The STOXX Europe 600 Technology Index was the worst-performing European equity sector, falling 1.2 percent after being dragged lower by a 2.7 percent drop at wireless networks group Ericsson and a 9.5 percent slump at Dassault Systemes. Ericsson was hit by a ratings downgrade by Barclays, while Dassault, a software and consulting group, fell after warning that lower than expected orders would hit revenue growth. European equities were also held back by continuing stalemate in Washington over a new federal budget or raising the $16.7 trillion U.S. debt ceiling, which Treasury Secretary Jack Lew said the government would hit no later than Oct. 17. Even though most investors expect an eventual resolution, some have used the uncertainty to sell shares to cash in on the rally so far this year, with the FTSEurofirst 300 up 10 percent since the start of 2013 and the Euro STOXX 50 up 13 percent.
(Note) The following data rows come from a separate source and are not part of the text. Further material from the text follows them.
**src/sv/skcb_pkg.sv**
```systemverilog
// Package for the keyed byte cipher: constants, datapath command codes,
// controller state type and the command struct.
// No dependencies.
package skcb_pkg;

  localparam int unsigned INDEX_WIDTH = 32;

  localparam logic [63:0] GOLDEN_GAMMA  = 64'h9E37_79B9_7F4A_7C15;
  localparam logic [63:0] MIX_MUL_A     = 64'hBF58_476D_1CE4_E5B9;
  localparam logic [63:0] MIX_MUL_B     = 64'h94D0_49BB_1331_11EB;
  localparam logic [7:0]  KEY_BYTE_FLIP = 8'hAA;

  // Partial product steps of one 64x64 low-half multiply.
  localparam logic [1:0] STEP_LL  = 2'd0;  // a_lo * b_lo
  localparam logic [1:0] STEP_LH  = 2'd1;  // a_lo * b_hi
  localparam logic [1:0] STEP_HL  = 2'd2;  // a_hi * b_lo
  localparam logic [1:0] STEP_ACC = 2'd3;  // final accumulate

  // Which multiply of the chain is running.
  localparam logic [1:0] MUL_GAMMA = 2'd0;
  localparam logic [1:0] MUL_MIX_A = 2'd1;
  localparam logic [1:0] MUL_MIX_B = 2'd2;

  typedef enum logic [2:0] {
    DP_NONE,
    DP_LOAD,
    DP_MUL,
    DP_NEXT,
    DP_FIN
  } dp_op_e;

  typedef enum logic [1:0] {
    S_IDLE,
    S_MUL,
    S_NEXT,
    S_FIN
  } state_e;

  typedef struct packed {
    dp_op_e     op;
    logic [1:0] step;
    logic [1:0] mul_idx;
  } cmd_t;

endpackage

```
**src/sv/skcb_if.sv**
```systemverilog
// Valid/ready channel interfaces for the cipher's input and output bytes.
// No dependencies.
interface cipher_in_if;
  logic       valid;
  logic       ready;
  logic [7:0] data_in;
  logic       last_in;

  modport source (output valid, output data_in, output last_in, input ready);
  modport sink (input valid, input data_in, input last_in, output ready);
endinterface

interface cipher_out_if;
  logic       valid;
  logic       ready;
  logic [7:0] data_out;
  logic       last_out;

  modport source (output valid, output data_out, output last_out, input ready);
  modport sink (input valid, input data_out, input last_out, output ready);
endinterface

```
**src/sv/skcb_ctrl.sv**
```systemverilog
// Controller FSM for the keyed byte cipher: sequences load, three shared
// multiplies and the finish step. Depends on skcb_pkg.
module skcb_ctrl (
  input  logic          clk_i,
  input  logic          rst_ni,
  input  logic          in_valid_i,
  output logic          in_ready_o,
  output logic          out_valid_o,
  input  logic          out_ready_i,
  output skcb_pkg::cmd_t cmd_o
);
  import skcb_pkg::*;

  state_e     state_q, state_d;
  logic [1:0] step_q, step_d;
  logic [1:0] mul_q, mul_d;
  logic       out_valid_q, out_valid_d;
  logic       out_free;

  assign out_free = !out_valid_q || out_ready_i;

  // Next state and counters.
  always_comb begin
    state_d = state_q;
    step_d  = step_q;
    mul_d   = mul_q;
    case (state_q)
      S_IDLE: begin
        if (in_valid_i) begin
          state_d = S_MUL;
          step_d  = STEP_LL;
          mul_d   = MUL_GAMMA;
        end
      end
      S_MUL: begin
        if (step_q == STEP_ACC) begin
          state_d = (mul_q == MUL_MIX_B) ? S_FIN : S_NEXT;
        end else begin
          step_d = step_q + 2'd1;
        end
      end
      S_NEXT: begin
        state_d = S_MUL;
        step_d  = STEP_LL;
        mul_d   = mul_q + 2'd1;
      end
      S_FIN: begin
        if (out_free) begin
          state_d = S_IDLE;
        end
      end
      default: begin
        state_d = S_IDLE;
      end
    endcase
  end

  // Outputs.
  always_comb begin
    cmd_o.op      = DP_NONE;
    cmd_o.step    = step_q;
    cmd_o.mul_idx = mul_q;
    in_ready_o    = 1'b0;
    out_valid_d   = out_valid_q && !out_ready_i;
    case (state_q)
      S_IDLE: begin
        in_ready_o = 1'b1;
        if (in_valid_i) cmd_o.op = DP_LOAD;
      end
      S_MUL: begin
        cmd_o.op = DP_MUL;
      end
      S_NEXT: begin
        cmd_o.op = DP_NEXT;
      end
      S_FIN: begin
        if (out_free) begin
          cmd_o.op    = DP_FIN;
          out_valid_d = 1'b1;
        end
      end
      default: begin
        cmd_o.op = DP_NONE;
      end
    endcase
  end

  assign out_valid_o = out_valid_q;

  always_ff @(posedge clk_i or negedge rst_ni) begin
    if (!rst_ni) begin
      state_q     <= S_IDLE;
      step_q      <= STEP_LL;
      mul_q       <= MUL_GAMMA;
      out_valid_q <= 1'b0;
    end else begin
      state_q     <= state_d;
      step_q      <= step_d;
      mul_q       <= mul_d;
      out_valid_q <= out_valid_d;
    end
  end

endmodule

```
**src/sv/skcb_datapath.sv**
```systemverilog
// Datapath for the keyed byte cipher: key register, position counter,
// shared 32x32 multiplier with accumulator, mask and output byte.
// Depends on skcb_pkg.
module skcb_datapath (
  input  logic           clk_i,
  input  logic           rst_ni,
  input  logic           cfg_we_i,
  input  logic [63:0]    cfg_wdata_i,
  input  skcb_pkg::cmd_t cmd_i,
  input  logic [7:0]     data_in_i,
  input  logic           last_in_i,
  output logic [7:0]     data_out_o,
  output logic           last_out_o
);
  import skcb_pkg::*;

  logic [63:0]            key_q;
  logic [INDEX_WIDTH-1:0] pos_q, pos_d;
  logic [2:0]             lane_q;
  logic [7:0]             data_q;
  logic                   last_q;
  logic [63:0]            a_q, a_d;
  logic [63:0]            b_q, b_d;
  logic [63:0]            pp_q, pp_d;
  logic [63:0]            acc_q, acc_d;
  logic [7:0]             out_data_q, out_data_d;
  logic                   out_last_q;

  logic [31:0] mul_x, mul_y;
  logic [63:0] mul_p;
  logic [63:0] z0, w;
  logic [2:0]  lane0, lane1, lane2;
  logic [7:0]  mask, add_b, sub_b;

  // Control registers: key and run position.
  always_ff @(posedge clk_i or negedge rst_ni) begin
    if (!rst_ni) begin
      key_q <= '0;
      pos_q <= '0;
    end else begin
      if (cfg_we_i) key_q <= cfg_wdata_i;
      pos_q <= pos_d;
    end
  end

  always_comb begin
    pos_d = pos_q;
    if (cmd_i.op == DP_LOAD) begin
      pos_d = last_in_i ? '0 : pos_q + INDEX_WIDTH'(1);
    end
  end

  // Shared multiplier operand select.
  always_comb begin
    case (cmd_i.step)
      STEP_LH: begin
        mul_x = a_q[31:0];
        mul_y = b_q[63:32];
      end
      STEP_HL: begin
        mul_x = a_q[63:32];
        mul_y = b_q[31:0];
      end
      default: begin
        mul_x = a_q[31:0];
        mul_y = b_q[31:0];
      end
    endcase
  end

  assign mul_p = {32'd0, mul_x} * {32'd0, mul_y};

  assign z0 = key_q ^ acc_q;
  assign w  = acc_q ^ (acc_q >> 31);

  always_comb begin
    a_d   = a_q;
    b_d   = b_q;
    pp_d  = pp_q;
    acc_d = acc_q;
    case (cmd_i.op)
      DP_LOAD: begin
        a_d = 64'(pos_q);
        b_d = GOLDEN_GAMMA;
      end
      DP_MUL: begin
        case (cmd_i.step)
          STEP_LL: begin
            pp_d = mul_p;
          end
          STEP_LH: begin
            pp_d  = {mul_p[31:0], 32'd0};
            acc_d = pp_q;
          end
          STEP_HL: begin
            pp_d  = {mul_p[31:0], 32'd0};
            acc_d = acc_q + pp_q;
          end
          default: begin
            acc_d = acc_q + pp_q;
          end
        endcase
      end
      DP_NEXT: begin
        if (cmd_i.mul_idx == MUL_GAMMA) begin
          a_d = z0 ^ (z0 >> 30);
          b_d = MIX_MUL_A;
        end else begin
          a_d = acc_q ^ (acc_q >> 27);
          b_d = MIX_MUL_B;
        end
      end
      default: begin
        a_d = a_q;
      end
    endcase
  end

  // Mask lanes wrap mod 8.
  assign lane0 = lane_q;
  assign lane1 = lane_q + 3'd3;
  assign lane2 = lane_q + 3'd7;
  assign mask  = 8'(w >> {lane0, 3'b000}) ^ 8'(w >> {lane1, 3'b000})
               ^ 8'(w >> {lane2, 3'b000});
  assign add_b = key_q[15:8];
  assign sub_b = key_q[7:0] ^ KEY_BYTE_FLIP;
  assign out_data_d = (data_q + add_b - sub_b) ^ mask;

  // Payload registers.
  always_ff @(posedge clk_i) begin
    a_q   <= a_d;
    b_q   <= b_d;
    pp_q  <= pp_d;
    acc_q <= acc_d;
    if (cmd_i.op == DP_LOAD) begin
      lane_q <= pos_q[2:0];
      data_q <= data_in_i;
      last_q <= last_in_i;
    end
    if (cmd_i.op == DP_FIN) begin
      out_data_q <= out_data_d;
      out_last_q <= last_q;
    end
  end

  assign data_out_o = out_data_q;
  assign last_out_o = out_last_q;

endmodule

```
**src/sv/splitmix_keyed_byte_cipher_top.sv**
```systemverilog
// Top level of the keyed byte cipher: joins the controller and datapath
// to the byte channels and the key port. Depends on skcb_pkg, skcb_if.
//
// Decrypts one byte per beat under a 64-bit key. For the byte at run
// position i the key is XORed with i * 0x9E3779B97F4A7C15 and run through
// the splitmix64 finalizer; three bytes of that word (lanes i, i+3, i+7
// mod 8) XOR into a mask, and the output is
// (byte + key[15:8] - (key[7:0] ^ 0xAA)) ^ mask. The position counts from
// zero, wraps at 2^INDEX_WIDTH and restarts after a beat marked last.
// A new byte is taken only once the last one has finished. The three
// 64-bit products of the mix chain share one 32x32 multiplier, each
// built from three partial products plus the final accumulate, with an
// operand-load step between products, a load step before them and a
// finish step after. A finished byte sits in the output register while
// the next byte is taken in; the block only waits at the finish step if
// that register is still full. Write the key only while no byte is in
// flight; it resets to zero.
module splitmix_keyed_byte_cipher_top (
  input  logic         clk_i,
  input  logic         rst_ni,
  input  logic         cfg_we_i,
  input  logic [63:0]  cfg_wdata_i,
  cipher_in_if.sink    in_i,
  cipher_out_if.source out_o
);
  import skcb_pkg::*;

  cmd_t cmd;   // controller -> datapath command

  skcb_ctrl u_ctrl (
    .clk_i       (clk_i),
    .rst_ni      (rst_ni),
    .in_valid_i  (in_i.valid),
    .in_ready_o  (in_i.ready),
    .out_valid_o (out_o.valid),
    .out_ready_i (out_o.ready),
    .cmd_o       (cmd)
  );

  skcb_datapath u_datapath (
    .clk_i       (clk_i),
    .rst_ni      (rst_ni),
    .cfg_we_i    (cfg_we_i),
    .cfg_wdata_i (cfg_wdata_i),
    .cmd_i       (cmd),
    .data_in_i   (in_i.data_in),
    .last_in_i   (in_i.last_in),
    .data_out_o  (out_o.data_out),
    .last_out_o  (out_o.last_out)
  );

endmodule

```
**src/flat_wrapper.sv**
```systemverilog
// flat-port wrapper written by rule: the top's interface ports become plain ports
module splitmix_keyed_byte_cipher_top_flat import skcb_pkg::*;
  (clk_i, rst_ni, cfg_we_i, cfg_wdata_i, in_i_valid, in_i_data_in, in_i_last_in, in_i_ready, out_o_valid, out_o_data_out, out_o_last_out, out_o_ready);
  cipher_in_if in_i_i ();
  cipher_out_if out_o_i ();
  input  logic clk_i;
  input  logic rst_ni;
  input  logic cfg_we_i;
  input  logic [63:0] cfg_wdata_i;
  input wire logic [$bits(in_i_i.valid)-1:0] in_i_valid;
  input wire logic [$bits(in_i_i.data_in)-1:0] in_i_data_in;
  input wire logic [$bits(in_i_i.last_in)-1:0] in_i_last_in;
  output wire logic [$bits(in_i_i.ready)-1:0] in_i_ready;
  output wire logic [$bits(out_o_i.valid)-1:0] out_o_valid;
  output wire logic [$bits(out_o_i.data_out)-1:0] out_o_data_out;
  output wire logic [$bits(out_o_i.last_out)-1:0] out_o_last_out;
  input wire logic [$bits(out_o_i.ready)-1:0] out_o_ready;
  assign in_i_i.valid = in_i_valid;
  assign in_i_i.data_in = in_i_data_in;
  assign in_i_i.last_in = in_i_last_in;
  assign in_i_ready = in_i_i.ready;
  assign out_o_valid = out_o_i.valid;
  assign out_o_data_out = out_o_i.data_out;
  assign out_o_last_out = out_o_i.last_out;
  assign out_o_i.ready = out_o_ready;
  splitmix_keyed_byte_cipher_top u_core (.clk_i(clk_i), .rst_ni(rst_ni), .cfg_we_i(cfg_we_i), .cfg_wdata_i(cfg_wdata_i), .in_i(in_i_i), .out_o(out_o_i));
endmodule
```
**config.mk**
```make
export PLATFORM = sky130hd
export DESIGN_NAME = splitmix_keyed_byte_cipher_top_flat
export DESIGN_NICKNAME = d
export VERILOG_FILES = /design/src/sv/skcb_pkg.sv /design/src/sv/skcb_if.sv /design/src/sv/skcb_ctrl.sv /design/src/sv/skcb_datapath.sv /design/src/sv/splitmix_keyed_byte_cipher_top.sv /design/src/flat_wrapper.sv
export SDC_FILE = /design/constraint.sdc
export NUM_CORES = 2
export LEC_CHECK = 0
export BUFFER_PORTS_ARGS = -buffer_cell sky130_fd_sc_hd__buf_2
export CAP_MARGIN = 30
export CORE_MARGIN = 2
export CORE_UTILIZATION = 65
export CTS_CLUSTER_SIZE = 16
export DETAILED_ROUTE_END_ITERATION = 10
export PLACE_DENSITY = 0.82
export SETUP_SLACK_MARGIN = 0.3
export SLEW_MARGIN = 20
export SYNTH_ARGS = -nofsm -noshare
export SYNTH_HDL_FRONTEND = slang
export SYNTH_SLANG_ARGS = --single-unit
```
**constraint.sdc**
```tcl
create_clock -name clk_i -period 21.2 [get_ports clk_i]
set_input_delay 2.12 -clock clk_i [delete_from_list [all_inputs] [get_ports clk_i]]
set_output_delay 2.12 -clock clk_i [all_outputs]
set_load 0.02 [all_outputs]
```
==> run_results.csv <==
group,metric,value,unit
floorplan,rows,103,
sta,tightest_slew,1090,ps
critical_path,critPathSlowestCell,"nor3_2",
placement,port_buffers,88,
route,dr.pass1.iters,6,
critical_path,cp-end-kind,"flip-flop",
logic_synthesis,yosysMostFrequentCell,"inv_1",
final_layout,fin_nets,6742,
grt,overflow,0,
sta,fin_crit,10690,ps
critical_path,cp_common_cell,"fa_1",
route,num_vias,41100,
critical_path,cp.required,21510,ps
route,avgViaCountPerCell,6.34,
logic_synthesis,synth_ff_type,"edfxtp_1",
clock_network,cts_tree,"yes",
clock_network,cts_setup_buffers,0,
clock_network,cts_max_level,1,
placement,post-dp-hpwl,149,mm
logic_synthesis,yosysTopAreaCellShare,35.0,%
sta,period_share,50.4,%
clock_network,hold_buffers,0,
sta,slew_headroom,27.0,%
sta,fin_worst_skew,31.9,ps
flow_run,maxCapViolations,0,
clock_network,clockBufferDepth,3,
critical_path,critPathLaunchType,"flip-flop",
sta,grt_setup_unrepaired,"no",
critical_path,worstPathArrival,11010,ps
route,wl_per_cell,28.3,um
critical_path,critPathKind,"reg2reg",
clock_network,clockRootBuffer,"clkbuf_16",
hold_path,hold_class,"reg2reg",
route,first_iter_violations,5133,
grt,grt_pass1_wl,272,mm
floorplan,io_pins,89,
logic_synthesis,avgSynthCellArea,9.44,um2
logic_synthesis,ys_seq_elements,322,
clock_network,post_cts_resized,0,
logic_synthesis,synthTopCellsByCount,"992 x inv_1, 904 x fa_1, 724 x nand2_1, 502 x nor2_1, 348 x ha_1",
grt,grt_pass1_vias,42200,
clock_network,clk_latency,620,ps
clock_network,clock_sinks,322,
floorplan,core,78900,um2
logic_synthesis,ys_seq_area_share,17.7,%
sta,fmax,93.5,MHz
placement,place.gp.congestion,1.06,
critical_path,cpPeakStageDelay,610,ps
route,wl,184,mm
logic_synthesis,post-synth-top-area-cell,"fa_1",
clock_network,numCtsBuffers,31,
floorplan,dieArea,81700,um2
final_layout,area_growth,5.32,%
logic_synthesis,synth.distinct_cells,85,
status,outcome,"finished, final reports clean",
grt,grt_max_degree,95,
sta,drv_slew,0,
clock_network,path_clk_slew,70,ps
logic_synthesis,synthCells,5472,
sta,setup_viol,0,
floorplan,die_h,286,um
grt,antenna_found_initial,5,
logic_synthesis,async_flop_share,32.0,%
critical_path,path_max_fanout,47,
logic_synthesis,syn_area,51700,um2
route,drc,0,
route,postRouteAntennaNets,0,
sta,hold_viol_final,0,
logic_synthesis,synth_edf_count,219,
sta,final.setup.tns,0,ps
logic_synthesis,synthTopCellsByArea,"fa_1 35%, edfxtp_1 13%, ha_1 8.4%, inv_1 7.2%, nand2_1 5.3%",
logic_synthesis,synth_nets,6802,
floorplan,start_util,65.5,%
final_layout,layout-drive-gt1-share,7.10,%
grt,grt_usage,46.0,%
floorplan,die_w,286,um
logic_synthesis,yosysWarnings,0,
metrics by stage:
stage | area (um2) | worst slack [ps] | instances | hold WS, ps | utilization (%)
after global placement | 53000 | 10410 | 6414 | 403 | 67.2
after floorplan | 51700 | 12360 | 5472 | 400 | -
after detailed placement | 53100 | 10640 | 6420 | 421 | 67.3
final | 54400 | 10510 | 6491 | 428 | 69.0
after global routing | 54400 | 10040 | 6488 | 455 | 69.0
after CTS | 54300 | 10590 | 6478 | 423 | 68.8
registers in the layout, indices dropped and copies added, names as in the netlist, 2 cells and up:
| register | flops |
|---|---|
| u_core.u_datapath.data_q | 8 |
| u_core.u_datapath.lane0 | 3 |
| u_core.u_ctrl.state_q | 2 |
| u_core.u_datapath.data_out_o | 8 |
| u_core.u_datapath.pp_q | 64 |
| u_core.u_datapath.b_q | 6 |
| u_core.u_ctrl.step_q | 2 |
| u_core.u_datapath.pos_q | 32 |
| u_core.u_ctrl.mul_q | 2 |
| u_core.u_datapath.a_q | 64 |
| u_core.u_datapath.key_q | 64 |
| u_core.u_datapath.acc_q | 64 |
cell families after synthesis:
group	share of synthesized area (%)
buffers and inverters	9.21
multiplexers	4.17
adder cells (fa/ha/maj)	43.5
XOR/XNOR	5.76
flip-flops	17.7
AO/OA/AOI/OAI	7.27
AND/OR/NAND/NOR	12.4
worst paths after layout:
kind	end	cells after the start	slack [ps]	startpoint
setup / recovery	u_core.u_datapath.pp_q[56]	32	10510	u_core.u_ctrl.step_q[1]
hold / removal	u_core.u_datapath.last_out_o	0	430	u_core.u_datapath.last_q
setup reg to reg	u_core.u_datapath.pp_q[56]	32	10510	u_core.u_ctrl.step_q[1]
hold reg to reg	u_core.u_datapath.last_out_o	0	430	u_core.u_datapath.last_q
max in group asynchronous	u_core.u_datapath.pos_q[17]	3	18760	rst_ni
min in group asynchronous	u_core.u_datapath.key_q[22]	1	1430	rst_ni
routing by layer:
metal,up-vias,GRT usage [%],routed length [um]
met5,-,0,28
met4,4,23.5,11900
met3,636,16.6,26500
met2,2905,66.6,78100
met1,20600,61.3,67400
li1,17000,-,-
layout by cell type, fill, tap and decap left out, drive strengths merged, types with 26 or more instances in the layout:
| cell | count |
|---|---|
| xor2 | 146 |
| a21o | 74 |
| mux2 | 89 |
| edfxtp | 219 |
| buf | 163 |
| nor2b | 30 |
| xnor2 | 194 |
| o21bai | 36 |
| o21ai | 189 |
| nand4 | 39 |
| inv | 999 |
| dfrtp | 103 |
| fa | 904 |
| nor2 | 502 |
| nand2 | 724 |
| clkbuf | 45 |
| and2 | 28 |
| nand3 | 55 |
| mux2i | 61 |
| a21oi | 171 |
| nor3 | 46 |
| and3 | 26 |
| ha | 348 |
critical path, delay by kind of cell (launching register included):
kind | cells | cell delay (ps)
fa+ha+maj | 10 | 4780
compound gates | 7 | 1690
buf+inv | 10 | 1770
simple gates | 5 | 1650
flops | 1 | 450
cell type report:
type,count,area (um2)
antenna,4,10.0
sequential,322,9150
fill,6193,24500
clock inverter,15,228
clock buffer,43,923
inverter,1003,3760
tap,1050,1310
timing repair buffer,165,1140
multi-input combinational,3889,37900
Power is not shown: default switching activity piles up to over one toggle a cycle in this logic, so the estimate is an artifact.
Andrea Williams, European equity fund manager at Royal London Asset Management, said she had trimmed back some equity holdings over the last month. She added that revenue and profit warnings from the likes of Dassault Systemes and Unilever were a further reason to have sold off some equity positions. “We’ve raised a bit of cash. We’re a little bit concerned about the forthcoming results season, as shown by the Dassault Systemes warning today,” said Williams. Cyrille Urfer, head of asset allocation at Swiss bank Gonet, remained optimistic that politicians would reach a deal to raise the U.S. debt ceiling, which would in turn give another leg-up to European shares.